[Excerpted records]
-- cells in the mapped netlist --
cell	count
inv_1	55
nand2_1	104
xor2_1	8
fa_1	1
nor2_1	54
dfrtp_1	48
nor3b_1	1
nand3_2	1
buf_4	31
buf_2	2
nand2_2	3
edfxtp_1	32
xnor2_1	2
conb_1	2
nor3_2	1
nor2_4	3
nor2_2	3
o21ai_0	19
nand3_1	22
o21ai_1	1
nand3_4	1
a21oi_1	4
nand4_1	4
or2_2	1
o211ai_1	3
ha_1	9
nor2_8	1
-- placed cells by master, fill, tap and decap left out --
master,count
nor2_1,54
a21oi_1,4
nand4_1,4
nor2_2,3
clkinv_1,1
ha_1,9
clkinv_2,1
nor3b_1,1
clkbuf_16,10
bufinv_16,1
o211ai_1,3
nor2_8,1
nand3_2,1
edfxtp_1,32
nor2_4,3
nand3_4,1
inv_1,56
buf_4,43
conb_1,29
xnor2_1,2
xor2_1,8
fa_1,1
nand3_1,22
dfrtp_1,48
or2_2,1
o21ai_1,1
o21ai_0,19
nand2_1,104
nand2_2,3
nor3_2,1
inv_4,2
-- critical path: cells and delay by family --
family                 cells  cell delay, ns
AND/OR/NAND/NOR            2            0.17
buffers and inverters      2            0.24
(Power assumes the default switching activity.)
**config.mk**
```make
export PLATFORM = sky130hd
export DESIGN_NAME = hsc_top
export DESIGN_NICKNAME = d
export VERILOG_FILES = /design/src/hdl/hsc_pkg.sv /design/src/hdl/hsc_sync.sv /design/src/hdl/hsc_warmup.sv /design/src/hdl/hsc_top.sv
export SDC_FILE = /design/constraint.sdc
export NUM_CORES = 1
export LEC_CHECK = 0
export BUFFER_PORTS_ARGS = -buffer_cell sky130_fd_sc_hd__buf_2
export CAP_MARGIN = 40
export CORE_MARGIN = 2
export CORE_UTILIZATION = 49
export DETAILED_ROUTE_END_ITERATION = 16
export GPL_ROUTABILITY_DRIVEN = 1
export PLACE_DENSITY = 0.86
export SLEW_MARGIN = 10
export SYNTH_ARGS = -nofsm -noshare
export SYNTH_HDL_FRONTEND = slang
export SYNTH_SLANG_ARGS = --single-unit
```
**constraint.sdc**
```tcl
create_clock -name core_clk -period 2.4 [get_ports core_clk]
set_clock_uncertainty 0.2 [all_clocks]
set_input_delay 0.48 -clock core_clk [delete_from_list [all_inputs] [get_ports core_clk]]
set_output_delay 0.48 -clock core_clk [all_outputs]
set_load 0.05 [all_outputs]
```
===== src/rtl/atx_pkg.sv =====
// Shared constants of the transmitter control-register slice: offsets,
// field positions, codes and reset values.
// Assumes one 10 MHz clock and a byte-wide register port in front of it.
`default_nettype none

package atx_pkg;

  // Register offsets on the seven-bit register pointer
  localparam logic [6:0] OFS_CTRL1      = 7'h01;
  localparam logic [6:0] OFS_IRQ1_STAT  = 7'h07;
  localparam logic [6:0] OFS_IRQ2_STAT  = 7'h08;
  localparam logic [6:0] OFS_IRQ1_MASK  = 7'h09;
  localparam logic [6:0] OFS_IRQ1_HI    = 7'h0a;
  localparam logic [6:0] OFS_IRQ1_LO    = 7'h0b;
  localparam logic [6:0] OFS_IRQ2_MASK  = 7'h0c;
  localparam logic [6:0] OFS_IRQ2_HI    = 7'h0d;
  localparam logic [6:0] OFS_IRQ2_LO    = 7'h0e;
  localparam logic [6:0] OFS_CS_BUF_CTL = 7'h12;
  localparam logic [6:0] OFS_UB_BUF_CTL = 7'h13;
  localparam logic [6:0] OFS_WIN_FIRST  = 7'h20;
  localparam logic [6:0] OFS_WIN_LAST   = 7'h37;
  localparam logic [6:0] OFS_IDENT      = 7'h7f;

  // Interrupt source bit positions inside the status, mask and mode bytes
  localparam int SLIP_BIT = 7;
  localparam int CSX_BIT  = 1;
  localparam int UBX_BIT  = 2;

  // Source index inside the internal three-bit vectors
  localparam int SRC_SLIP = 0;
  localparam int SRC_CSX  = 1;
  localparam int SRC_UBX  = 2;
  localparam int NUM_SRC  = 3;

  // Control 1 polarity field position
  localparam int POL_LSB = 1;
  localparam int POL_MSB = 2;

  // Buffer control field positions
  localparam int BUF_SEL_BIT   = 5;
  localparam int CS_INH_BIT    = 2;
  localparam int CS_WIDTH_BIT  = 1;
  localparam int UB_SRC_BIT    = 4;
  localparam int UB_MODE_LSB   = 2;
  localparam int UB_MODE_MSB   = 3;
  localparam int UB_INH_BIT    = 0;

  // Trigger codes {hi, lo}
  localparam logic [1:0] TRIG_RISE  = 2'h0;
  localparam logic [1:0] TRIG_FALL  = 2'h1;
  localparam logic [1:0] TRIG_LEVEL = 2'h2;

  // Interrupt pin polarity codes
  localparam logic [1:0] POL_HIGH   = 2'h0;
  localparam logic [1:0] POL_LOW    = 2'h1;
  localparam logic [1:0] POL_OD_LOW = 2'h2;

  // User bit manager modes
  localparam logic [1:0] UBM_ZEROS  = 2'h0;
  localparam logic [1:0] UBM_BLOCK  = 2'h1;

  // Reset values
  localparam logic [7:0] RST_BYTE   = 8'h00;
  localparam logic [2:0] RST_VEC3   = 3'h0;
  localparam logic [1:0] RST_CODE2  = 2'h0;

  // Buffer geometry: two banks of one window each
  localparam int         BUF_AW     = 6;
  localparam int         BUF_DEPTH  = 64;

endpackage

`default_nettype wire


===== src/rtl/atx_ctrl_regs.sv =====
// Control-register slice of the audio transmitter: interrupt trigger modes,
// masks and status, interrupt pin, buffer controls, buffer window, identity.
// Assumes the serial control port has already decoded a byte access into
// pointer, data and one-cycle strobes on i_clock; event inputs come from
// transmitter logic on the same clock.
`default_nettype none

module atx_ctrl_regs #(
  parameter logic [3:0] PART_CODE        = 4'h5, // Arbitrary value
  parameter logic [3:0] SILICON_REVISION = 4'h3  // Arbitrary value
) (
  input  wire logic        i_clock,
  input  wire logic        i_arst_n,
  input  wire logic [6:0]  i_reg_addr,
  input  wire logic        i_reg_wr,
  input  wire logic        i_reg_rd,
  input  wire logic [7:0]  i_reg_wdata,
  output logic      [7:0]  o_reg_rdata,
  output logic             o_reg_rvalid,
  input  wire logic        i_source_slip_event,
  input  wire logic        i_cs_xfer_event,
  input  wire logic        i_ub_xfer_event,
  input  wire logic        i_enc_pos,
  input  wire logic        i_enc_neg,
  input  wire logic [5:0]  i_eng_addr,
  output logic      [7:0]  o_eng_rdata,
  output logic             o_cs_xfer_allow,
  output logic             o_ub_xfer_allow,
  output logic             o_cs_port_access_width,
  output logic             o_user_bit_source_sel,
  output logic      [1:0]  o_user_bit_manager_mode,
  output logic             o_irq_pin,
  output logic             o_irq_oe_n,
  output logic             o_line_drive_pos,
  output logic             o_line_drive_neg,
  output logic             o_low_power
);

  // Whole register state of the slice
  typedef struct packed {
    logic [1:0] irq_pol;     // Interrupt pin polarity field
    logic [2:0] code_hi;     // Trigger code high bits per source
    logic [2:0] code_lo;     // Trigger code low bits per source
    logic [2:0] mask;        // Unmask bits per source
    logic [2:0] status;      // Sticky status per source
    logic [2:0] src_prev;    // Source level one cycle ago
    logic       buffer_window_select;        // Window bank select
    logic       cs_inh;      // Channel-status transfer inhibit
    logic       cs_port_access_width;         // Channel-status port access width
    logic       ud;          // User bit source
    logic [1:0] ubm;         // User bit manager mode
    logic       ub_inh;      // User transfer inhibit
    logic       rd_pend;     // Read answer due next cycle
    logic       rd_mem;      // Pending read comes from buffer
    logic [7:0] rd_hold;     // Register value caught at the request
    logic [7:0] rdata;       // Read answer
    logic       rvalid;      // Read answer strobe
    logic       irq_pin;     // Registered pin level
    logic       irq_oe_n;    // Registered pin enable, low drives
    logic       drv_pos;     // Registered line driver, positive
    logic       drv_neg;     // Registered line driver, negative
  } atx_state_t;

  atx_state_t state_reg;     // Current state
  atx_state_t state_next;    // Next state

  logic       rst_meta_reg;  // Reset release, first stage
  logic       rst_sync_reg;  // Reset release, used copy
  logic [2:0] src_now;       // Source conditions this cycle
  logic [2:0] src_event;     // Trigger hits this cycle
  logic [2:0] src_live_lvl;  // Level-mode sources still true
  logic [1:0] trig_code [atx_pkg::NUM_SRC];
  logic       in_window;     // Pointer inside buffer window
  logic       win_usable;    // Selected bank may be reached
  logic [5:0] win_index;     // Memory address for the window
  logic [6:0] win_offset;    // Pointer minus window base
  logic [7:0] buf_rdata;     // Buffer read word
  logic [7:0] reg_view;      // Register read value, combinational
  logic       irq_active;    // Any status bit set

  // reset release; the whole slice is held while the pin is low
  // and the release goes through two flops to avoid a ragged exit
  always_ff @(posedge i_clock or negedge i_arst_n) begin
    if (!i_arst_n) begin
      rst_meta_reg <= 1'b0;
      rst_sync_reg <= 1'b0;
    end else begin
      rst_meta_reg <= 1'b1;
      rst_sync_reg <= rst_meta_reg;
    end
  end

  // User transfer source only exists in block mode
  assign src_now[atx_pkg::SRC_SLIP] = i_source_slip_event;
  assign src_now[atx_pkg::SRC_CSX]  = i_cs_xfer_event;
  assign src_now[atx_pkg::SRC_UBX]  = i_ub_xfer_event
                                      & (state_reg.ubm == atx_pkg::UBM_BLOCK);

  // Per-source trigger decode
  for (genvar s = 0; s < atx_pkg::NUM_SRC; s++) begin : g_trig
    // two register bits form the code
    assign trig_code[s] = {state_reg.code_hi[s], state_reg.code_lo[s]};

    always_comb begin
      src_live_lvl[s] = 1'b0;
      unique case (trig_code[s])
        atx_pkg::TRIG_FALL: src_event[s] = ~src_now[s] & state_reg.src_prev[s];
        atx_pkg::TRIG_LEVEL: begin
          src_event[s]    = src_now[s];
          src_live_lvl[s] = src_now[s];
        end
        // the reserved code falls in here too
        default: src_event[s] = src_now[s] & ~state_reg.src_prev[s];
      endcase
    end
  end

  // Window mapping
  assign win_offset = i_reg_addr - atx_pkg::OFS_WIN_FIRST;
  // window range and user bank only in block mode
  assign in_window  = (i_reg_addr >= atx_pkg::OFS_WIN_FIRST)
                    & (i_reg_addr <= atx_pkg::OFS_WIN_LAST);
  assign win_usable = in_window
                    & (~state_reg.buffer_window_select | (state_reg.ubm == atx_pkg::UBM_BLOCK));
  // bank bit keeps the two buffer sets apart
  assign win_index  = {state_reg.buffer_window_select, win_offset[4:0]};

  // Buffer storage; port b feeds the transfer engine
  atx_side_buf u_side_buf (
    .i_clock   (i_clock),
    .i_rst_n   (rst_sync_reg),
    .i_wr      (i_reg_wr & win_usable),
    .i_waddr   (win_index),
    .i_wdata   (i_reg_wdata),
    .i_raddr_a (win_index),
    .o_rdata_a (buf_rdata),
    .i_raddr_b (i_eng_addr),
    .o_rdata_b (o_eng_rdata)
  );

  // Register read view at the current pointer
  always_comb begin
    reg_view = atx_pkg::RST_BYTE;
    unique case (i_reg_addr)
      atx_pkg::OFS_CTRL1: begin
        reg_view[atx_pkg::POL_MSB:atx_pkg::POL_LSB] = state_reg.irq_pol;
      end
      atx_pkg::OFS_IRQ1_STAT: begin
        reg_view[atx_pkg::SLIP_BIT] = state_reg.status[atx_pkg::SRC_SLIP];
        reg_view[atx_pkg::CSX_BIT]  = state_reg.status[atx_pkg::SRC_CSX];
      end
      atx_pkg::OFS_IRQ2_STAT: begin
        reg_view[atx_pkg::UBX_BIT] = state_reg.status[atx_pkg::SRC_UBX];
      end
      atx_pkg::OFS_IRQ1_MASK: begin
        reg_view[atx_pkg::SLIP_BIT] = state_reg.mask[atx_pkg::SRC_SLIP];
        reg_view[atx_pkg::CSX_BIT]  = state_reg.mask[atx_pkg::SRC_CSX];
      end
      atx_pkg::OFS_IRQ1_HI: begin
        reg_view[atx_pkg::SLIP_BIT] = state_reg.code_hi[atx_pkg::SRC_SLIP];
        reg_view[atx_pkg::CSX_BIT]  = state_reg.code_hi[atx_pkg::SRC_CSX];
      end
      atx_pkg::OFS_IRQ1_LO: begin
        reg_view[atx_pkg::SLIP_BIT] = state_reg.code_lo[atx_pkg::SRC_SLIP];
        reg_view[atx_pkg::CSX_BIT]  = state_reg.code_lo[atx_pkg::SRC_CSX];
      end
      atx_pkg::OFS_IRQ2_MASK: begin
        reg_view[atx_pkg::UBX_BIT] = state_reg.mask[atx_pkg::SRC_UBX];
      end
      atx_pkg::OFS_IRQ2_HI: begin
        reg_view[atx_pkg::UBX_BIT] = state_reg.code_hi[atx_pkg::SRC_UBX];
      end
      atx_pkg::OFS_IRQ2_LO: begin
        reg_view[atx_pkg::UBX_BIT] = state_reg.code_lo[atx_pkg::SRC_UBX];
      end
      atx_pkg::OFS_CS_BUF_CTL: begin
        reg_view[atx_pkg::BUF_SEL_BIT]  = state_reg.buffer_window_select;
        reg_view[atx_pkg::CS_INH_BIT]   = state_reg.cs_inh;
        reg_view[atx_pkg::CS_WIDTH_BIT] = state_reg.cs_port_access_width;
      end
      atx_pkg::OFS_UB_BUF_CTL: begin
        reg_view[atx_pkg::UB_SRC_BIT] = state_reg.ud;
        reg_view[atx_pkg::UB_MODE_MSB:atx_pkg::UB_MODE_LSB] = state_reg.ubm;
        reg_view[atx_pkg::UB_INH_BIT] = state_reg.ub_inh;
      end
      atx_pkg::OFS_IDENT: reg_view = {PART_CODE, SILICON_REVISION};
      // Unmapped offsets and the window read as zero here
      default: reg_view = atx_pkg::RST_BYTE;
    endcase
  end

  // pin stays active until every status bit is back at zero
  assign irq_active = |state_reg.status;

  // Next-state logic for the whole slice
  always_comb begin
    state_next          = state_reg;
    state_next.src_prev = src_now;
    state_next.rvalid   = 1'b0;

    // Register writes; read-only offsets simply ignore them
    if (i_reg_wr) begin
      unique case (i_reg_addr)
        atx_pkg::OFS_CTRL1: begin
          state_next.irq_pol = i_reg_wdata[atx_pkg::POL_MSB:atx_pkg::POL_LSB];
        end
        atx_pkg::OFS_IRQ1_MASK: begin
          state_next.mask[atx_pkg::SRC_SLIP] = i_reg_wdata[atx_pkg::SLIP_BIT];
          state_next.mask[atx_pkg::SRC_CSX]  = i_reg_wdata[atx_pkg::CSX_BIT];
        end
        // slip at bit 7, CS at bit 1
        atx_pkg::OFS_IRQ1_HI: begin
          state_next.code_hi[atx_pkg::SRC_SLIP] = i_reg_wdata[atx_pkg::SLIP_BIT];
          state_next.code_hi[atx_pkg::SRC_CSX]  = i_reg_wdata[atx_pkg::CSX_BIT];
        end
        atx_pkg::OFS_IRQ1_LO: begin
          state_next.code_lo[atx_pkg::SRC_SLIP] = i_reg_wdata[atx_pkg::SLIP_BIT];
          state_next.code_lo[atx_pkg::SRC_CSX]  = i_reg_wdata[atx_pkg::CSX_BIT];
        end
        // user transfer unmask at bit 2
        atx_pkg::OFS_IRQ2_MASK: begin
          state_next.mask[atx_pkg::SRC_UBX] = i_reg_wdata[atx_pkg::UBX_BIT];
        end
        atx_pkg::OFS_IRQ2_HI: begin
          state_next.code_hi[atx_pkg::SRC_UBX] = i_reg_wdata[atx_pkg::UBX_BIT];
        end
        atx_pkg::OFS_IRQ2_LO: begin
          state_next.code_lo[atx_pkg::SRC_UBX] = i_reg_wdata[atx_pkg::UBX_BIT];
        end
        atx_pkg::OFS_CS_BUF_CTL: begin
          state_next.buffer_window_select   = i_reg_wdata[atx_pkg::BUF_SEL_BIT];
          state_next.cs_inh = i_reg_wdata[atx_pkg::CS_INH_BIT];
          state_next.cs_port_access_width    = i_reg_wdata[atx_pkg::CS_WIDTH_BIT];
        end
        atx_pkg::OFS_UB_BUF_CTL: begin
          state_next.ud     = i_reg_wdata[atx_pkg::UB_SRC_BIT];
          state_next.ubm    = i_reg_wdata[atx_pkg::UB_MODE_MSB:atx_pkg::UB_MODE_LSB];
          state_next.ub_inh = i_reg_wdata[atx_pkg::UB_INH_BIT];
        end
        default: ;
      endcase
    end

    // status read clears, but a live level source keeps its bit
    if (i_reg_rd && (i_reg_addr == atx_pkg::OFS_IRQ1_STAT)) begin
      state_next.status[atx_pkg::SRC_SLIP] = 1'b0;
      state_next.status[atx_pkg::SRC_CSX]  = 1'b0;
    end
    if (i_reg_rd && (i_reg_addr == atx_pkg::OFS_IRQ2_STAT)) begin
      state_next.status[atx_pkg::SRC_UBX] = 1'b0;
    end
    // Setting comes after the clear so a same-cycle event is never lost
    state_next.status = state_next.status | src_event | src_live_lvl;
    // masked sources never show in status nor reach the pin
    state_next.status = state_next.status & state_next.mask;

    // Read pipeline: catch the value now, answer two edges after request
    state_next.rd_pend = i_reg_rd;
    if (i_reg_rd) begin
      state_next.rd_hold = reg_view;
      state_next.rd_mem  = win_usable;
    end
    if (state_reg.rd_pend) begin
      state_next.rdata  = state_reg.rd_mem ? buf_rdata : state_reg.rd_hold;
      state_next.rvalid = 1'b1;
    end

    // pin level decided by the polarity field and whether any status bit is set
    // high, low, open-drain low; reserved behaves as high
    unique case (state_reg.irq_pol)
      atx_pkg::POL_LOW: begin
        state_next.irq_pin  = ~irq_active;
        state_next.irq_oe_n = 1'b0;
      end
      atx_pkg::POL_OD_LOW: begin
        state_next.irq_pin  = 1'b0;
        state_next.irq_oe_n = ~irq_active;
      end
      default: begin
        state_next.irq_pin  = irq_active;
        state_next.irq_oe_n = 1'b0;
      end
    endcase

    // Line drivers follow the encoder once out of reset
    state_next.drv_pos = i_enc_pos;
    state_next.drv_neg = i_enc_neg;
  end

  // State register
  // every field, trigger codes included, clears to zero
  // line drivers sit low for the whole reset
  always_ff @(posedge i_clock or negedge rst_sync_reg) begin
    if (!rst_sync_reg) begin
      state_reg <= '0;
    end else begin
      state_reg <= state_next;
    end
  end

  // Engine-facing controls; user transfers only exist in block mode
  assign o_cs_xfer_allow         = ~state_reg.cs_inh;
  assign o_ub_xfer_allow         = (state_reg.ubm == atx_pkg::UBM_BLOCK)
                                 & ~state_reg.ub_inh;
  assign o_cs_port_access_width  = state_reg.cs_port_access_width;
  assign o_user_bit_source_sel   = state_reg.ud;
  assign o_user_bit_manager_mode = state_reg.ubm;

  // Pins and read answer straight from flops
  assign o_reg_rdata      = state_reg.rdata;
  assign o_reg_rvalid     = state_reg.rvalid;
  assign o_irq_pin        = state_reg.irq_pin;
  assign o_irq_oe_n       = state_reg.irq_oe_n;
  assign o_line_drive_pos = state_reg.drv_pos;
  assign o_line_drive_neg = state_reg.drv_neg;
  assign o_low_power      = ~rst_sync_reg;

endmodule

`default_nettype wire


===== src/rtl/atx_side_buf.sv =====
// Little two-bank memory holding the channel-status and user-bit E buffers.
// One write port, two read ports, each read word comes out of a register
// one clock after its address. Same clock as the register slice.
`default_nettype none

module atx_side_buf (
  input  wire logic                            i_clock,
  input  wire logic                            i_rst_n,
  input  wire logic                            i_wr,
  input  wire logic [atx_pkg::BUF_AW-1:0]      i_waddr,
  input  wire logic [7:0]                      i_wdata,
  input  wire logic [atx_pkg::BUF_AW-1:0]      i_raddr_a,
  output logic      [7:0]                      o_rdata_a,
  input  wire logic [atx_pkg::BUF_AW-1:0]      i_raddr_b,
  output logic      [7:0]                      o_rdata_b
);

  // Storage has no reset: contents are undefined until software fills it
  logic [7:0] mem [atx_pkg::BUF_DEPTH];

  // Write port
  always_ff @(posedge i_clock) begin
    if (i_wr) begin
      mem[i_waddr] <= i_wdata;
    end
  end

  // Registered read ports, cleared by reset so outputs are defined
  always_ff @(posedge i_clock or negedge i_rst_n) begin
    if (!i_rst_n) begin
      o_rdata_a <= atx_pkg::RST_BYTE;
      o_rdata_b <= atx_pkg::RST_BYTE;
    end else begin
      o_rdata_a <= mem[i_raddr_a];
      o_rdata_b <= mem[i_raddr_b];
    end
  end

endmodule

`default_nettype wire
[/Excerpted records]
**Description of the task**. Gather, from the listing above, every line carrying the word "values".

**Solution to this exercise**.
// field positions, codes and reset values.
  // Reset values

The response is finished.